[Physics] Klein Gordon for spin-1 particle photon

Question

If Klein Gordon equation is for spin-0 particles, I write massless fields as $\square A=0$, how can I say $A_\mu=\epsilon^\mu e^{-ikx}$ as a wave function of polarized photon (spin-1) ?

Answer 1

As in the comments, fulfilment of the Klein Gordon equation is only a necessary condition for a field and it is fulfilled by all fields. For example, the Dirac equation for an electron implies the Klein Gordon equation, but not conversely. If you've never seen this, try working out the following.
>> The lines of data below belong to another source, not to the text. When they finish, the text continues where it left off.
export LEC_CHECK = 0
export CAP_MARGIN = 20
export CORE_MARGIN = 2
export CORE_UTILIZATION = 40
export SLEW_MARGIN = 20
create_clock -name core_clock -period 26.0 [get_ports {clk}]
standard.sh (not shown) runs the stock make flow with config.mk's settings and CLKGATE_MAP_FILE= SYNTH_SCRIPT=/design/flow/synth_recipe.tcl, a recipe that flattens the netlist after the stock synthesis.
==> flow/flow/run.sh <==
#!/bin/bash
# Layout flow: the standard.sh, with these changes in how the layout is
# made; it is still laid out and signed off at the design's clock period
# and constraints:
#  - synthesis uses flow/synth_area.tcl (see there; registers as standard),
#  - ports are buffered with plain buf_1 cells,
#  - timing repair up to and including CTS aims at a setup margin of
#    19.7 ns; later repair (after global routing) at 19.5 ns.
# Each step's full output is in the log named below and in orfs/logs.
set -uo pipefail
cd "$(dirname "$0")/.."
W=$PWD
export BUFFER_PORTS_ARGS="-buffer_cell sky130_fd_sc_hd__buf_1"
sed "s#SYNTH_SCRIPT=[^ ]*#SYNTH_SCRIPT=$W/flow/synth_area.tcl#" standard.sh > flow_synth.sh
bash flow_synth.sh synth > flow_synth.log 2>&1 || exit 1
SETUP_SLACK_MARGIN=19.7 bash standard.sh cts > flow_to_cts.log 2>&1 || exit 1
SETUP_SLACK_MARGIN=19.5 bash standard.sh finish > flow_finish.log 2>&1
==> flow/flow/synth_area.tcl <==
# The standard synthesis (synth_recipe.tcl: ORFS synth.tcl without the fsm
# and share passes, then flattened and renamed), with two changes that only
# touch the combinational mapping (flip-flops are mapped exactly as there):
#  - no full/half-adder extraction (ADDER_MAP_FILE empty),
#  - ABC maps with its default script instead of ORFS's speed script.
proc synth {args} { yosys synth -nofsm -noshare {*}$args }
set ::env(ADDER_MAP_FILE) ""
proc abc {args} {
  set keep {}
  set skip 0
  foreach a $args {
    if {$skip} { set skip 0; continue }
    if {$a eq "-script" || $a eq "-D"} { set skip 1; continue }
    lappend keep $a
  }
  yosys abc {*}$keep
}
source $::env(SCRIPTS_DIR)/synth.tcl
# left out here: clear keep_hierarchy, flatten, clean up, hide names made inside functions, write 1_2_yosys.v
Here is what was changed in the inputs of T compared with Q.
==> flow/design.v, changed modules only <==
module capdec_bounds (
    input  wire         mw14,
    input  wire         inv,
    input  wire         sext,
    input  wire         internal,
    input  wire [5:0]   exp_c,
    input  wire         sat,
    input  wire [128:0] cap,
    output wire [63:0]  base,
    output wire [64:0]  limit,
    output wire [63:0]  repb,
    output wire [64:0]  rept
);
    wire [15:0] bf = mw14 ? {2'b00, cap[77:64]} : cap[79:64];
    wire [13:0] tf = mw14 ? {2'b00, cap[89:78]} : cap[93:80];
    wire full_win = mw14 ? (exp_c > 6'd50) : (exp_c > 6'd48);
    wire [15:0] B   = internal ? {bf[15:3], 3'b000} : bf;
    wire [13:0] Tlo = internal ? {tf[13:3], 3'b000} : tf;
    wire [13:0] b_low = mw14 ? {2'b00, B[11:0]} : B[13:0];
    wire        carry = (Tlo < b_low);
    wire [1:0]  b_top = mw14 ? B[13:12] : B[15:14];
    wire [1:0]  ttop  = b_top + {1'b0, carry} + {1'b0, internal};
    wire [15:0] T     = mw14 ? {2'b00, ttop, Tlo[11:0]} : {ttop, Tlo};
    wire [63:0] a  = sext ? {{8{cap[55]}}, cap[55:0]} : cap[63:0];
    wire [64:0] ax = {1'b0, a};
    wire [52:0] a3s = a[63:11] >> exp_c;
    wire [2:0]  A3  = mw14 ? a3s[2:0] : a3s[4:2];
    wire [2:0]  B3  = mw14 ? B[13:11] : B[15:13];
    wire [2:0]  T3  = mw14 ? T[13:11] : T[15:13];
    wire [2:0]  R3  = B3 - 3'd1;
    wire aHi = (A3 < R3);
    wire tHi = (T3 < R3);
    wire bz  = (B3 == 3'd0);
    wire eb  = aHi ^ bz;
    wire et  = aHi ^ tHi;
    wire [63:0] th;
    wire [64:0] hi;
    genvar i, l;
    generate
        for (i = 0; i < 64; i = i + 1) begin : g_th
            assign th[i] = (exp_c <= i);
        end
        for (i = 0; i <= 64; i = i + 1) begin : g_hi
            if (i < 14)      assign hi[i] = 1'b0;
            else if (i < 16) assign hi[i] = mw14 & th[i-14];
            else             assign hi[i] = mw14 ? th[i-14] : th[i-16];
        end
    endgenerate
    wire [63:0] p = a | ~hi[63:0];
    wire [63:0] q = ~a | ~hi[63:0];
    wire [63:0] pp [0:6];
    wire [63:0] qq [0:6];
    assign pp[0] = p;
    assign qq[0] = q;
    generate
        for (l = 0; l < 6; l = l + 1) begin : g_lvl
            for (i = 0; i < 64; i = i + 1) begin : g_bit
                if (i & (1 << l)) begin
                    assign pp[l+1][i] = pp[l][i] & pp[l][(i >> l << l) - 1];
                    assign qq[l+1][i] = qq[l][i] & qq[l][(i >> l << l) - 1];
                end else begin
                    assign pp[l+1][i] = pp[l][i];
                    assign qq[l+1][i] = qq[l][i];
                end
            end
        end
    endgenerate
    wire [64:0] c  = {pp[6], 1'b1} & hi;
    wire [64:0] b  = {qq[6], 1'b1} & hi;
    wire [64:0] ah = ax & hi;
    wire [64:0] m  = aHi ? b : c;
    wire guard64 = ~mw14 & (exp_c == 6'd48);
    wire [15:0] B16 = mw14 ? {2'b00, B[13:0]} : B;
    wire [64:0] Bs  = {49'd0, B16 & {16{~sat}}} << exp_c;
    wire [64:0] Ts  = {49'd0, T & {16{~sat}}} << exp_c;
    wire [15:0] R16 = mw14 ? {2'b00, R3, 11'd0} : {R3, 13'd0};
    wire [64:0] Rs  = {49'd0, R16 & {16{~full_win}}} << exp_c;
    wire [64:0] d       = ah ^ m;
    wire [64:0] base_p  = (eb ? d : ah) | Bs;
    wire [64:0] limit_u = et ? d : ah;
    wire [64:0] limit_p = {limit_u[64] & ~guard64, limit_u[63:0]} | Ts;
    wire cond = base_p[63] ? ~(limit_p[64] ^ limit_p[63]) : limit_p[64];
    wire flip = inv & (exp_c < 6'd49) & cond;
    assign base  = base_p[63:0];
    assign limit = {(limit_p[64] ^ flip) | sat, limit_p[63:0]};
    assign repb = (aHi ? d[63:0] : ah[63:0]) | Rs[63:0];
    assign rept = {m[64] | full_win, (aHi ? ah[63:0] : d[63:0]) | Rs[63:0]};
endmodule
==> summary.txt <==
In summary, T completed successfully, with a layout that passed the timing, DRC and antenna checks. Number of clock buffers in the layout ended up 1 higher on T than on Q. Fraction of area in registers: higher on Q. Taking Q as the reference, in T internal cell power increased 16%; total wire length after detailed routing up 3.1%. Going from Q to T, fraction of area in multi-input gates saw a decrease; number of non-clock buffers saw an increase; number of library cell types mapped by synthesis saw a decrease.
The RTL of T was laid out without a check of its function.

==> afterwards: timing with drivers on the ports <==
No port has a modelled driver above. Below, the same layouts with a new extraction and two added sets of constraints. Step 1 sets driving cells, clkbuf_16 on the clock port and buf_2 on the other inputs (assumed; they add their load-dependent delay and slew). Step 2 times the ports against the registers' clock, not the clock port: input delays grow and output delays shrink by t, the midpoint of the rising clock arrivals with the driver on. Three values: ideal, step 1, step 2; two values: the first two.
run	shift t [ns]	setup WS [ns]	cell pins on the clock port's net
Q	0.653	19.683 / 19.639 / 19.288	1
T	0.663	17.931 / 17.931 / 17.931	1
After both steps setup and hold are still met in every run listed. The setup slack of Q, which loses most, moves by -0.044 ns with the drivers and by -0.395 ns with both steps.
Begin with the Dirac equation $(i{\partial\!\!\!\big /} - m) \psi = 0$ and then impart the operator on the left hand side again to both sides of the equation: you'll find $(i{\partial\!\!\!\big /} - m)^2 \psi = 0$ is equivalent to the Klein Gordon equation for all four components of the Dirac spinor independently. $(i{\partial\!\!\!\big /} - m) \psi = 0$ is therefore a strictly tighter constraint than $(i{\partial\!\!\!\big /} - m)^2 \psi = 0$. Likewise for a massless spin one field: you of course get D'Alembert's equation. But you also need a Lorenz gauge condition, leading to the tighter constraint.